-- TASK MATERIAL follows --

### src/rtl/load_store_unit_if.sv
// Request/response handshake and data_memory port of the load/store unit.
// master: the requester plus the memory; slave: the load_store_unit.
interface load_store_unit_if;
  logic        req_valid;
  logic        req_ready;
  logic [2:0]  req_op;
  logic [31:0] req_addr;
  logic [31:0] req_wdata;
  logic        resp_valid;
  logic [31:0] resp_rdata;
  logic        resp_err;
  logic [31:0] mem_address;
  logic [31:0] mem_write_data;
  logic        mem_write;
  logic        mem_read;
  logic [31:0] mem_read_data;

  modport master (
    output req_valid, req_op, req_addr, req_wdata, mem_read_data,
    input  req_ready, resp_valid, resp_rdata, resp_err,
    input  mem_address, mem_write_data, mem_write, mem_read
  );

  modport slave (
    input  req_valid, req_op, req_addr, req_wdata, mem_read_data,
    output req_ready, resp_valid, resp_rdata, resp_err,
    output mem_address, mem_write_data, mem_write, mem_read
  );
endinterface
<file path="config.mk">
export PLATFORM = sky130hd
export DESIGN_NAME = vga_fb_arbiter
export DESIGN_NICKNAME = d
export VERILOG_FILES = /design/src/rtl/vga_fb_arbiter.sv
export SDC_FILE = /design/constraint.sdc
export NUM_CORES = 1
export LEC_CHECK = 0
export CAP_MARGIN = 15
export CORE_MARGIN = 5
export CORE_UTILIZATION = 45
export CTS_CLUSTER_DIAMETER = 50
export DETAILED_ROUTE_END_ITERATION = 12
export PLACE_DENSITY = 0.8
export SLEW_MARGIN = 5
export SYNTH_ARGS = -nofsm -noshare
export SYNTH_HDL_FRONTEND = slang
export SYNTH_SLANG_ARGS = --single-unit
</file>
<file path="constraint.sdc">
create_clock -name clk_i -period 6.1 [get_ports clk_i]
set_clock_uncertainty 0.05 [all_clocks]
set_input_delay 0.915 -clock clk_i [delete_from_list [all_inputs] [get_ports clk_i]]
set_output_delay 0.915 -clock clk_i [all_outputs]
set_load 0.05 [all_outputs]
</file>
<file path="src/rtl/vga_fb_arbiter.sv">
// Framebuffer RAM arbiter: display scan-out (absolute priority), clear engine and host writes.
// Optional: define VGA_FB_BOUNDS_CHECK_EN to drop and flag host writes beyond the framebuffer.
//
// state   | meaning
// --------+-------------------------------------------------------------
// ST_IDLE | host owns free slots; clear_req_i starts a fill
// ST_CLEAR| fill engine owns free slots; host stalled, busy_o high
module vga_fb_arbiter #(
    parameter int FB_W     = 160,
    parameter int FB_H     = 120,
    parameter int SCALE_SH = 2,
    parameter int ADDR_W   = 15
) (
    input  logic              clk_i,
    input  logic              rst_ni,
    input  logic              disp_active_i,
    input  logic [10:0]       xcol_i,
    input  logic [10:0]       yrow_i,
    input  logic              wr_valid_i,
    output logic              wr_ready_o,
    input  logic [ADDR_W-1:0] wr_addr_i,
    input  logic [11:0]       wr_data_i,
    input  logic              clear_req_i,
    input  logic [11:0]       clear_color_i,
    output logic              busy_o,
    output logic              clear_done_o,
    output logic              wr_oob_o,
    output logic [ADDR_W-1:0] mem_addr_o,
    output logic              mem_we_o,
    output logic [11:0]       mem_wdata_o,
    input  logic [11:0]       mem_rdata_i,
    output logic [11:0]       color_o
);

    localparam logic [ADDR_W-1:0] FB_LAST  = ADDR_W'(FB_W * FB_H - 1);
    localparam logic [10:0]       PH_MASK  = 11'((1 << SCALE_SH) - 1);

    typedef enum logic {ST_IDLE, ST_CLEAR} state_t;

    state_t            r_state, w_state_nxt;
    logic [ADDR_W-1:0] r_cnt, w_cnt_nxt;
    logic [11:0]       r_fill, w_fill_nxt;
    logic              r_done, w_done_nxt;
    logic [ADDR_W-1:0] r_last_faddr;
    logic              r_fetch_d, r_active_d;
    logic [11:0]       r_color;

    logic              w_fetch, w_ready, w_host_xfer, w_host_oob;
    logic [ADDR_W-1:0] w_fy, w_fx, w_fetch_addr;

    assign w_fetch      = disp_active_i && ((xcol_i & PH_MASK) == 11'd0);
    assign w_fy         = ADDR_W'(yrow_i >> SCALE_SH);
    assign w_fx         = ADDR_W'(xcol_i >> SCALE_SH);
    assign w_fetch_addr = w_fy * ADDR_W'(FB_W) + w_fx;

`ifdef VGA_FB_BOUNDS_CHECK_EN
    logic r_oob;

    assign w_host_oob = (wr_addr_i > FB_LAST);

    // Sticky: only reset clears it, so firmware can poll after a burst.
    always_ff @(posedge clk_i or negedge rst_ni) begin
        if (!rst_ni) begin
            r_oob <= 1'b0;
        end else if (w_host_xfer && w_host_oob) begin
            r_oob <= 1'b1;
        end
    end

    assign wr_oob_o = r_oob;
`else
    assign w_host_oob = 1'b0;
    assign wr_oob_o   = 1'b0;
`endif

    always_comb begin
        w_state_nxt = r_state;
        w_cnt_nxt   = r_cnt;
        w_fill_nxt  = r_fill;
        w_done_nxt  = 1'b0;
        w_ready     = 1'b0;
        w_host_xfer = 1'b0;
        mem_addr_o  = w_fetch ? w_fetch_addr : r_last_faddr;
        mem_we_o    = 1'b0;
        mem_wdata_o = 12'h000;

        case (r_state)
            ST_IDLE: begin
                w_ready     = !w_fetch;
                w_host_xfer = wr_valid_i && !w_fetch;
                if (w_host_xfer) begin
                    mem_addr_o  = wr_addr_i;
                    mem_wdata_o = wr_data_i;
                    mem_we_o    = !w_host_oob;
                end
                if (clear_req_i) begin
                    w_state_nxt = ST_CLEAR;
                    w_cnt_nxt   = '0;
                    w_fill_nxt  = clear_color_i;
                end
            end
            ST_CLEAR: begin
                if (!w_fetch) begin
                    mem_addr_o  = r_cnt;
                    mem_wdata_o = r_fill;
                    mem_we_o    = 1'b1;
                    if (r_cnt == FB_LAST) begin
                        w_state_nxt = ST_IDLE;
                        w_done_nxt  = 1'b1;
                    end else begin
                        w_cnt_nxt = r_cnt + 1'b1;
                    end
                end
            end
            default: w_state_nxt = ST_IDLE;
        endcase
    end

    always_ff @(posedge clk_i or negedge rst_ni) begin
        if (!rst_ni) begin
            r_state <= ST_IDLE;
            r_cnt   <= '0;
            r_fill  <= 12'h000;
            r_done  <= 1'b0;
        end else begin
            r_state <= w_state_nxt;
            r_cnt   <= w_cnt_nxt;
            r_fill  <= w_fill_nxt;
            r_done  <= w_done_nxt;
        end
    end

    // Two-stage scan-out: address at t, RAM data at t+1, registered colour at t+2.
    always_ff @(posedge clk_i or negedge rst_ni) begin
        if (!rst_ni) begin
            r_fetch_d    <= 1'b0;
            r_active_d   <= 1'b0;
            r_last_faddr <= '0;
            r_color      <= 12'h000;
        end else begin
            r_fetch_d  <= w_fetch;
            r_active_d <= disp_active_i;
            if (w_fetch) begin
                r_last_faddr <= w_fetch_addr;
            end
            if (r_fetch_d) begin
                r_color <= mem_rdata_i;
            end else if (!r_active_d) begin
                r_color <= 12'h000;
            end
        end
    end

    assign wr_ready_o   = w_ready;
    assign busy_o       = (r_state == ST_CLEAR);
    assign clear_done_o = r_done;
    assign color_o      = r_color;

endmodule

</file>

-- TASK MATERIAL concluded --

**WORK TO BE COMPLETED**
Please return every line in the data that includes the string "scan".

**REPLY**
// Framebuffer RAM arbiter: display scan-out (absolute priority), clear engine and host writes.
    // Two-stage scan-out: address at t, RAM data at t+1, registered colour at t+2.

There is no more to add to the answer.